IT takes Maureen Dowd, America’s best newspaper columnist, to capture the moment for the man of the age dancing the tango.
“Barack Obama,” she writes in The New York Times, “is tangoing into history—and there’s something perfect about that.”
She explains: “The tango has been described as vertical solitude. And this president is all about vertical solitude.”
There is his height, his leanness, his chiseled face, his unswerving stand on issues whatever the blow back from ignorance, fear and racial prejudice—and there is his cold and silent contempt for less-than-intelligent reaction to events. Indeed, the thing about tango, which I struggled in vain to learn, is that less is more.
The male dancer mostly stands, imperturbable, while his sexy companion drapes herself on his shoulders, falls back on his arm in blindly faithful surrender to its strength, or wraps her leg around him. But he does not seem to care.
His attention is all on himself, on the sparseness of his movements, and on how economically he dances to the end—not one unnecessary step: no flourishes, no hesitation. Obama had politely told the professional dancer at the Argentine state function—after she asked permission to dance with the American president: “You lead; I will follow.” Yet, he pulled her along, the dancer confessed, to the end. That’s Obama: The man who strode down the White House red carpet to the lectern virtually holding bin Laden’s severed head in one hand, to announce he had dropped bin Laden’s bullet-riddled body in the Indian Ocean.
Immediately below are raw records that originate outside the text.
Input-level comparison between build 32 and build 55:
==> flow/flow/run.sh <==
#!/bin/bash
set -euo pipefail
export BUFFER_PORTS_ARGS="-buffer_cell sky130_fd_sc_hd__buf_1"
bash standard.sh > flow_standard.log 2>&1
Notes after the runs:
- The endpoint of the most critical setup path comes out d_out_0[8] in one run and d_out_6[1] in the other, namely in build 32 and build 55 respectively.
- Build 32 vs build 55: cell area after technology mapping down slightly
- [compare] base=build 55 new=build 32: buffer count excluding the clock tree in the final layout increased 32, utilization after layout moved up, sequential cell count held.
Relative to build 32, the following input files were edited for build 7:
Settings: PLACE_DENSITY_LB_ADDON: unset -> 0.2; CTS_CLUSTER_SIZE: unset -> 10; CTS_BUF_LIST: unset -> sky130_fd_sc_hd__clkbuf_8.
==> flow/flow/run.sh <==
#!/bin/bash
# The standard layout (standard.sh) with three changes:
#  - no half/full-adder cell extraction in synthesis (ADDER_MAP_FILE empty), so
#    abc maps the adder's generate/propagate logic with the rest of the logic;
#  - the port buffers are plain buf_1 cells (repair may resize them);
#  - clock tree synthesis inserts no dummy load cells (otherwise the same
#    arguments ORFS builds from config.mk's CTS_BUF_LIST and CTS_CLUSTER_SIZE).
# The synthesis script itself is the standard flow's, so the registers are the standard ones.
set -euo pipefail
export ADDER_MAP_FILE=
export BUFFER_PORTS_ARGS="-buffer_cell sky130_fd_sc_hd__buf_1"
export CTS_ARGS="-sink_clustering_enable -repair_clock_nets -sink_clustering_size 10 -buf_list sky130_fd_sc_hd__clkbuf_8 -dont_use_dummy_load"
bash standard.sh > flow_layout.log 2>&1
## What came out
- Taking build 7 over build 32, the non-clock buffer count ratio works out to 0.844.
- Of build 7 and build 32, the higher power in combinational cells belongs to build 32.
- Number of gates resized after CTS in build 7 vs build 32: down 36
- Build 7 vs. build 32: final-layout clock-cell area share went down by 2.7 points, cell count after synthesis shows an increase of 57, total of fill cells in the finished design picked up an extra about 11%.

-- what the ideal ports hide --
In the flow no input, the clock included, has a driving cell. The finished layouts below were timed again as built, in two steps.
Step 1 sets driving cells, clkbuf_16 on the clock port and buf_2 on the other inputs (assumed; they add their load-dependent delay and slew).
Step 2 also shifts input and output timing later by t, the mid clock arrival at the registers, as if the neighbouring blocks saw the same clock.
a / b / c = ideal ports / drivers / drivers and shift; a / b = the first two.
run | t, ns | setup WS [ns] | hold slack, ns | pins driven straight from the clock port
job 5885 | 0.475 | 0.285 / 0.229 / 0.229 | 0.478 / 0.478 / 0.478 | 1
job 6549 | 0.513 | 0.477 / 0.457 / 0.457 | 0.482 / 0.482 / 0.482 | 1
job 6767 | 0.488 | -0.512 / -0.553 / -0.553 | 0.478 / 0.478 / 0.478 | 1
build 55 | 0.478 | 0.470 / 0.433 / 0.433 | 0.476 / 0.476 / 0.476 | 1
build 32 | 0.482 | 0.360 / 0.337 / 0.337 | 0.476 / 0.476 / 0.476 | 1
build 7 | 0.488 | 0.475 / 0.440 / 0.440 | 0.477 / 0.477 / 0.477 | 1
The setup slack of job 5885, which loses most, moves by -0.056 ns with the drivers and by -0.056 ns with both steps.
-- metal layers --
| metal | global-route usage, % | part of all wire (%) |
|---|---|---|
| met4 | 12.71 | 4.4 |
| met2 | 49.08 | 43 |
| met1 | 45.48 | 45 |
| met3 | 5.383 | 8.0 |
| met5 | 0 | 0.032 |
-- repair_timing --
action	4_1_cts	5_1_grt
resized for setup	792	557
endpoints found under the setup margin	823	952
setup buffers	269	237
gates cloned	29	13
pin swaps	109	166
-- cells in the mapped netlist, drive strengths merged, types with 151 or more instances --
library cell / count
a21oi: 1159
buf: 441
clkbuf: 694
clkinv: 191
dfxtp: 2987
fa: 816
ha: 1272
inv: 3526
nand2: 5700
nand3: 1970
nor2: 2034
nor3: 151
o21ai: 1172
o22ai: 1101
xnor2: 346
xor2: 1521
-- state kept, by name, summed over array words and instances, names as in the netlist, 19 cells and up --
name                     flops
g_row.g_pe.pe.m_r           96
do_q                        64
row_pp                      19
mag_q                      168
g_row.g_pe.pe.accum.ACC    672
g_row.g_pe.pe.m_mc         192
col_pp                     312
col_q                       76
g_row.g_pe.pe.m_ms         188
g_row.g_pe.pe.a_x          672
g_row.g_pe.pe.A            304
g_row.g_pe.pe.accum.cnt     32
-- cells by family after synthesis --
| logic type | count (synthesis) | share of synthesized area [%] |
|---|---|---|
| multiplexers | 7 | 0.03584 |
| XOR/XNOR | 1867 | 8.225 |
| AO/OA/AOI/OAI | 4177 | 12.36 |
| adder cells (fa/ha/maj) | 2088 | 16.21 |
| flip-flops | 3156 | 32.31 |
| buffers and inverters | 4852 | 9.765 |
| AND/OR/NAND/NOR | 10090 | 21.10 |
Source: an optimization exercise on an open RTL-to-GDS flow (aim: small area and a short achievable clock period). Production flows keep margins and buffers that such runs may drop. Function was not checked in any run shown here: the RTL went through the layout flow alone. No activity file was given, so power comes from the tool's default toggle rates.

File: design/flow/flow/run.sh
#!/bin/bash
# The standard layout with two changes: plain buf_2 cells as the port buffers
# (instead of the delay cells that buffer_ports picks by default), and clock
# tree synthesis without dummy loads at the clock tree's leaves. Each tool's
# output is in standard.log and orfs/logs/.
set -euo pipefail
bash standard.sh \
  "BUFFER_PORTS_ARGS=-buffer_cell sky130_fd_sc_hd__buf_2" \
  "CTS_ARGS=-sink_clustering_enable -repair_clock_nets -buf_list sky130_fd_sc_hd__clkbuf_8 -sink_clustering_size 16 -sink_clustering_max_diameter 80 -dont_use_dummy_load" \
  finish > standard.log 2>&1
File: design/flow/standard.sh
#!/bin/bash
# synth_recipe.tcl (not shown) runs the flow's synth.tcl, then flattens the netlist and writes it again
# the make line also repeats each setting of config.mk as NAME=value (left out here)
make -C /OpenROAD-flow-scripts/flow DESIGN_CONFIG=/design/flow/config.mk WORK_HOME=/design/flow/orfs CLKGATE_MAP_FILE= SYNTH_SCRIPT=/design/flow/synth_recipe.tcl "${@:-finish}"
File: design/flow/config.mk
export PLATFORM = sky130hd
export DESIGN_NAME = RISCuva0
export DESIGN_NICKNAME = RISCuva0
export VERILOG_FILES = /design/flow/design.v
export SDC_FILE = /design/flow/constraint.sdc
export NUM_CORES = 4
export LEC_CHECK = 0
export CAP_MARGIN = 20
export CORE_MARGIN = 2
export CORE_UTILIZATION = 50
export CTS_BUF_LIST = sky130_fd_sc_hd__clkbuf_8
export CTS_CLUSTER_DIAMETER = 50
export CTS_CLUSTER_SIZE = 16
export SETUP_SLACK_MARGIN = 2.3
export SLEW_MARGIN = 20
export SYNTH_HIERARCHICAL = 1
export SYNTH_MINIMUM_KEEP_SIZE = 0
File: design/flow/constraint.sdc
create_clock -name core_clock -period 7.0 [get_ports {clk}]
set_input_delay 1.4000 -clock core_clock [delete_from_list [all_inputs] [get_ports {clk}]]
set_output_delay 1.4000 -clock core_clock [all_outputs]
set_load 0.01 [all_outputs]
“That’s how he’s been,” Dowd said. The young black man who said “it is time to move beyond colors, blue and red, black and white, the man whose flesh creeps at wearing a flag pin on his lapel,” when he can be serving America with his whole being and not just with a fashion accessory
of clothing.
At the end of his second term, he shared a bench with Raul Castro at a baseball game in Havana—unthinkable to three generations of Americans. Back on the mainland United States, two Cuban exiles beat themselves silly in the Republican primaries. Baseball in enemy country was just another step in the presidential tango. Buenos Aires next.
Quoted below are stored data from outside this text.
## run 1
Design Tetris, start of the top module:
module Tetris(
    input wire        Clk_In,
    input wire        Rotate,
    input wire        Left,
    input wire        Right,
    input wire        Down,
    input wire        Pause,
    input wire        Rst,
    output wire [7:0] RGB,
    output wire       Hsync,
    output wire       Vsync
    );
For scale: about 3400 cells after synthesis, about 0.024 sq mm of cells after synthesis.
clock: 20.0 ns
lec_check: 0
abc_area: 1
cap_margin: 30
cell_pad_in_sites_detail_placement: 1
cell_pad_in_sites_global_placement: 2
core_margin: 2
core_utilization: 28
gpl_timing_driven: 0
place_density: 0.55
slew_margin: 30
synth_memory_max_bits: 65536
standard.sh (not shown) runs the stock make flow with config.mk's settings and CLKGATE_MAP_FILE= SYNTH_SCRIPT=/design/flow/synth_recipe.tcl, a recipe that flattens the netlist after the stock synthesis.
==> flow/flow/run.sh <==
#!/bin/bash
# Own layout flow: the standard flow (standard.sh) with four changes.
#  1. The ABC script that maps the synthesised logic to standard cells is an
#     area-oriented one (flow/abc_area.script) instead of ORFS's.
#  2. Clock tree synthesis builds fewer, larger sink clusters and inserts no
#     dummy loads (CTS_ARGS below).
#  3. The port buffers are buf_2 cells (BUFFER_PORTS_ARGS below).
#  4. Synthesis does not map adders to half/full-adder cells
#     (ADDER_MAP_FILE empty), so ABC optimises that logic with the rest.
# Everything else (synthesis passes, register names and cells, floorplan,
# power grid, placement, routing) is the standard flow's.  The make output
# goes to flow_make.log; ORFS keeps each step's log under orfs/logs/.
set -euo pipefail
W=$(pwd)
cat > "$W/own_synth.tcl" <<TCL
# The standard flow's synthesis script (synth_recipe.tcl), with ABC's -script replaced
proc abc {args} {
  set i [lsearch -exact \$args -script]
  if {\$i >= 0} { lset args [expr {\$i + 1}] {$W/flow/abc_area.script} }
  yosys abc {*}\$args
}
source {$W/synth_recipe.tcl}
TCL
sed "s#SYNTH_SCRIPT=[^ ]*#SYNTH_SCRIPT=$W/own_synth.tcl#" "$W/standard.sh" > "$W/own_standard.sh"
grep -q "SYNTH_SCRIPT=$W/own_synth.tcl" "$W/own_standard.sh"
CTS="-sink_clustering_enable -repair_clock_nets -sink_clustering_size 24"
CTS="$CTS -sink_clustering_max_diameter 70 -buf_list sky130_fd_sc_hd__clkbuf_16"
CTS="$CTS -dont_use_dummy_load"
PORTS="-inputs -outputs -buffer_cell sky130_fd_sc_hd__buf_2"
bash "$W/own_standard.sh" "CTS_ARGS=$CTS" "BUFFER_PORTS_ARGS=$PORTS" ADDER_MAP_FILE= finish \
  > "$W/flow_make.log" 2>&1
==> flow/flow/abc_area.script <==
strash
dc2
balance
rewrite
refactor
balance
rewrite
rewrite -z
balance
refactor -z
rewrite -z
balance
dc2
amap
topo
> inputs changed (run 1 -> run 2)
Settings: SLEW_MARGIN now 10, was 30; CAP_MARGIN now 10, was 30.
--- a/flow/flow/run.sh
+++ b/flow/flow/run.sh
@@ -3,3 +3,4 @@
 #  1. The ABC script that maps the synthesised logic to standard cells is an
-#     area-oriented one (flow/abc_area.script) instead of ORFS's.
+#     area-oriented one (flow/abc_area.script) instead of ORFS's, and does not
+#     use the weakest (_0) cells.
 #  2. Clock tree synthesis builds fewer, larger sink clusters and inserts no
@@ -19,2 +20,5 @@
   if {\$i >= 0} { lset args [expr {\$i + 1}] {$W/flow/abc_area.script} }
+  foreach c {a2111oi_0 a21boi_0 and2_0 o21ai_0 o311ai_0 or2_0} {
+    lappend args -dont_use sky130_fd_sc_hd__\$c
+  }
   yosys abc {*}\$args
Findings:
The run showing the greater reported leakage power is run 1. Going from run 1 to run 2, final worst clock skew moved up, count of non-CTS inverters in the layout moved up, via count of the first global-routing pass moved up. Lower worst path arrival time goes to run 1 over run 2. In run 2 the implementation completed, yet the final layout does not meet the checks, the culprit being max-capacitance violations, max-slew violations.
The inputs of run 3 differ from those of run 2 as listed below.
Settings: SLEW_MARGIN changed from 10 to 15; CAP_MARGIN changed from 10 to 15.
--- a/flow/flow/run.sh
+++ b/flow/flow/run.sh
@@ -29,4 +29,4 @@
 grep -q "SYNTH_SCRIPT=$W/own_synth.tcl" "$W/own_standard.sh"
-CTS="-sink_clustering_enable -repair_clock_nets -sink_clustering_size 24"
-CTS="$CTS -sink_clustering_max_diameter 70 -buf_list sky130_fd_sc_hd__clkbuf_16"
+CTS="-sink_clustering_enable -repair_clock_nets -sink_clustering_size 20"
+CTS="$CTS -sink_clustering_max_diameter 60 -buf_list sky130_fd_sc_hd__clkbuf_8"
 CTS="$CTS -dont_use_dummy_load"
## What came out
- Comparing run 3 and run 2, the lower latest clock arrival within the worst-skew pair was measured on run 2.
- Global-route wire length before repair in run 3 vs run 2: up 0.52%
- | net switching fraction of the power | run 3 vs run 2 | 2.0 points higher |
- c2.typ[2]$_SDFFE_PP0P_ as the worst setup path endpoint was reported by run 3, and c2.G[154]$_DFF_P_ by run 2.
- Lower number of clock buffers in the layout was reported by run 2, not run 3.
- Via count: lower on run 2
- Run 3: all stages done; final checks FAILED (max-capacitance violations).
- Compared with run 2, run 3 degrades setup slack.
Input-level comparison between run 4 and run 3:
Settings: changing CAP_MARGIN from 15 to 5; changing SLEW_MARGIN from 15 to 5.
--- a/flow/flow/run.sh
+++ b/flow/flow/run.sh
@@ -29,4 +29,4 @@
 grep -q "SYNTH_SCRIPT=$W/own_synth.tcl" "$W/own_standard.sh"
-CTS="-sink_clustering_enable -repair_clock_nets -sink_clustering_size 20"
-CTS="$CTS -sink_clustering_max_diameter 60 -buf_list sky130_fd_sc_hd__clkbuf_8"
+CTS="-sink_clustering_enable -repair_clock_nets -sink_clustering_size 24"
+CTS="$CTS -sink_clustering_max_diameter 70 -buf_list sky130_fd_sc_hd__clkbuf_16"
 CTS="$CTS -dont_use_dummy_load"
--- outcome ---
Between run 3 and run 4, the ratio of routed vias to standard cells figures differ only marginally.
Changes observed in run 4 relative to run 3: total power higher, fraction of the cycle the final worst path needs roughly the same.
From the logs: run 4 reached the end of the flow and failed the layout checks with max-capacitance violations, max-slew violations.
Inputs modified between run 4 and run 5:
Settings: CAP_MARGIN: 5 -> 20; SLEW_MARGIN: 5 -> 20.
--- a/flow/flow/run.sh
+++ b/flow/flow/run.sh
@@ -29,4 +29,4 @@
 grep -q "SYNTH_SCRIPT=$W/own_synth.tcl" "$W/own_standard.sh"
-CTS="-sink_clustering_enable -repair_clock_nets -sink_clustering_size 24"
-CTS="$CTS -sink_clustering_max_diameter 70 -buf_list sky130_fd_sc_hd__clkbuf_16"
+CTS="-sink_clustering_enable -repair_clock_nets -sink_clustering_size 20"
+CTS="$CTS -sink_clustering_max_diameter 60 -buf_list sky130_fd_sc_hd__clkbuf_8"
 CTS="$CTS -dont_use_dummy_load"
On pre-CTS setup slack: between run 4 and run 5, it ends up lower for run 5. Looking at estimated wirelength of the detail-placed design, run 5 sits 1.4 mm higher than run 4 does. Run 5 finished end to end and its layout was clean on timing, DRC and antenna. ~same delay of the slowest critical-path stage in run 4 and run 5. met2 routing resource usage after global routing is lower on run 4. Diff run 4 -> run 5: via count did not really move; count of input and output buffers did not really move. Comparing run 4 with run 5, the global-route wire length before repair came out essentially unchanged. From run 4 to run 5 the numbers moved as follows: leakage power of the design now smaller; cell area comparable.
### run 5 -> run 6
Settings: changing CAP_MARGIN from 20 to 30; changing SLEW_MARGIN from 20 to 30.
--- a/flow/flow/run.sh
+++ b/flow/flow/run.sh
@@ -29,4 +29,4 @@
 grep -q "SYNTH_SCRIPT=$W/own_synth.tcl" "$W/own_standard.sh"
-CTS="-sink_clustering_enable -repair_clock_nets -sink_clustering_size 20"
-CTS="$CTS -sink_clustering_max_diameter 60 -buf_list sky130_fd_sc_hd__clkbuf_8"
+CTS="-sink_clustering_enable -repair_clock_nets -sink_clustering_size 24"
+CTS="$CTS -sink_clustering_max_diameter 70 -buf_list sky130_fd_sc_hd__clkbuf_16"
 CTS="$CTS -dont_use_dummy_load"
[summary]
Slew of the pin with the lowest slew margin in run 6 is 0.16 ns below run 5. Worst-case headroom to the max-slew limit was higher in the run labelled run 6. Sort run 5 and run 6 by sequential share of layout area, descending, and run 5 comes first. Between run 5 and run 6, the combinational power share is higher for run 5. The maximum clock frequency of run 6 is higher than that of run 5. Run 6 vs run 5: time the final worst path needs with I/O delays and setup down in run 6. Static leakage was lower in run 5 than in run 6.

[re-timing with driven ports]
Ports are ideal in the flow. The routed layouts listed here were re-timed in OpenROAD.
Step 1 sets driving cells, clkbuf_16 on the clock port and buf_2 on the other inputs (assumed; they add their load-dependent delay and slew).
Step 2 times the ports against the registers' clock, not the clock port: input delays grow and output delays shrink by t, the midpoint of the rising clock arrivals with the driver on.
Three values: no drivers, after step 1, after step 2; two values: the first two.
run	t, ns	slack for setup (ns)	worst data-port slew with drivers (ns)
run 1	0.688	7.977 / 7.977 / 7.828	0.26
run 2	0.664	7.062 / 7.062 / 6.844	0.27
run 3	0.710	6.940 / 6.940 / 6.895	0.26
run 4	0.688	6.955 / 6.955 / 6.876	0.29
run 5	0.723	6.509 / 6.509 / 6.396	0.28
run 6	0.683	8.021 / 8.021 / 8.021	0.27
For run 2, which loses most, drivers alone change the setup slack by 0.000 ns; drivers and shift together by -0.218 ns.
Before that, he swept unheeding “through the British Petroleum oil spill, James Foley beheaded by ISIS, the Paris attacks, the San Bernardino attacks and Brussels” airport suicide bombing; which he discussed rationally and briefly while watching the Cuban game with Derek Jeter, whom I had the privilege to watch on the sidewalk most mornings when he stepped out of his Trump Tower digs in New York.
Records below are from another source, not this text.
Source: an optimization exercise on an open RTL-to-GDS flow (aim: small area). Production flows keep margins and buffers that such runs may drop.
No run shown here included a check of the RTL's function; only the layout flow was run.

**design/flow/flow/run.sh**
```bash
#!/bin/bash
set -euo pipefail
bash standard.sh synth > synth.log 2>&1
bash standard.sh \
  'BUFFER_PORTS_ARGS=-buffer_cell sky130_fd_sc_hd__buf_1' \
  'CTS_ARGS=-sink_clustering_enable -repair_clock_nets -buf_list sky130_fd_sc_hd__clkbuf_8 -dont_use_dummy_load' \
  finish > layout.log 2>&1
```
**design/flow/standard.sh**
```bash
#!/bin/bash
# synth_recipe.tcl (not shown) runs the flow's synth.tcl, then flattens the netlist and writes it again
# the make line also repeats each setting of config.mk as NAME=value (left out here)
make -C /OpenROAD-flow-scripts/flow DESIGN_CONFIG=/design/flow/config.mk WORK_HOME=/design/flow/orfs CLKGATE_MAP_FILE= SYNTH_SCRIPT=/design/flow/synth_recipe.tcl "${@:-finish}"
```
**design/flow/config.mk**
```make
export PLATFORM = sky130hd
export DESIGN_NAME = syntropy_core
export DESIGN_NICKNAME = syntropy_core
export VERILOG_FILES = /design/flow/design.v
export SDC_FILE = /design/flow/constraint.sdc
export NUM_CORES = 4
export LEC_CHECK = 0
export CAP_MARGIN = 20
export CORE_MARGIN = 2
export CORE_UTILIZATION = 40
export CTS_BUF_LIST = sky130_fd_sc_hd__clkbuf_8
export GPL_TIMING_DRIVEN = 0
export SETUP_SLACK_MARGIN = -0.1
export SLEW_MARGIN = 20
export SYNTH_HIERARCHICAL = 1
```
**design/flow/constraint.sdc**
```tcl
create_clock -name core_clock -period 13.0 [get_ports {clk}]
set_input_delay 2.6000 -clock core_clock [delete_from_list [all_inputs] [get_ports {clk}]]
set_output_delay 2.6000 -clock core_clock [all_outputs]
set_load 0.01 [all_outputs]
```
“More people die from slipping in their bathtubs than from terrorism,” Dowd said, an observation that must have been running through his head.
So when Ted Cruz vowed to carpet bomb ISIS and Trump to nuke the Middle East, Obama kept a cool eye on the ball in Cuba while his men, the same who had dropped bin Laden into his watery grave in the Indian Ocean, killed two top ISIS leaders that day.
In a roomful of Republican savages dancing without rhythm for rain, Obama is the tango dancer. Thank you, Maureen Dowd, for the last fair portrait of a great American president.
No thanks, Obama, for setting the bar of leadership too high for anyone anywhere after him to reach.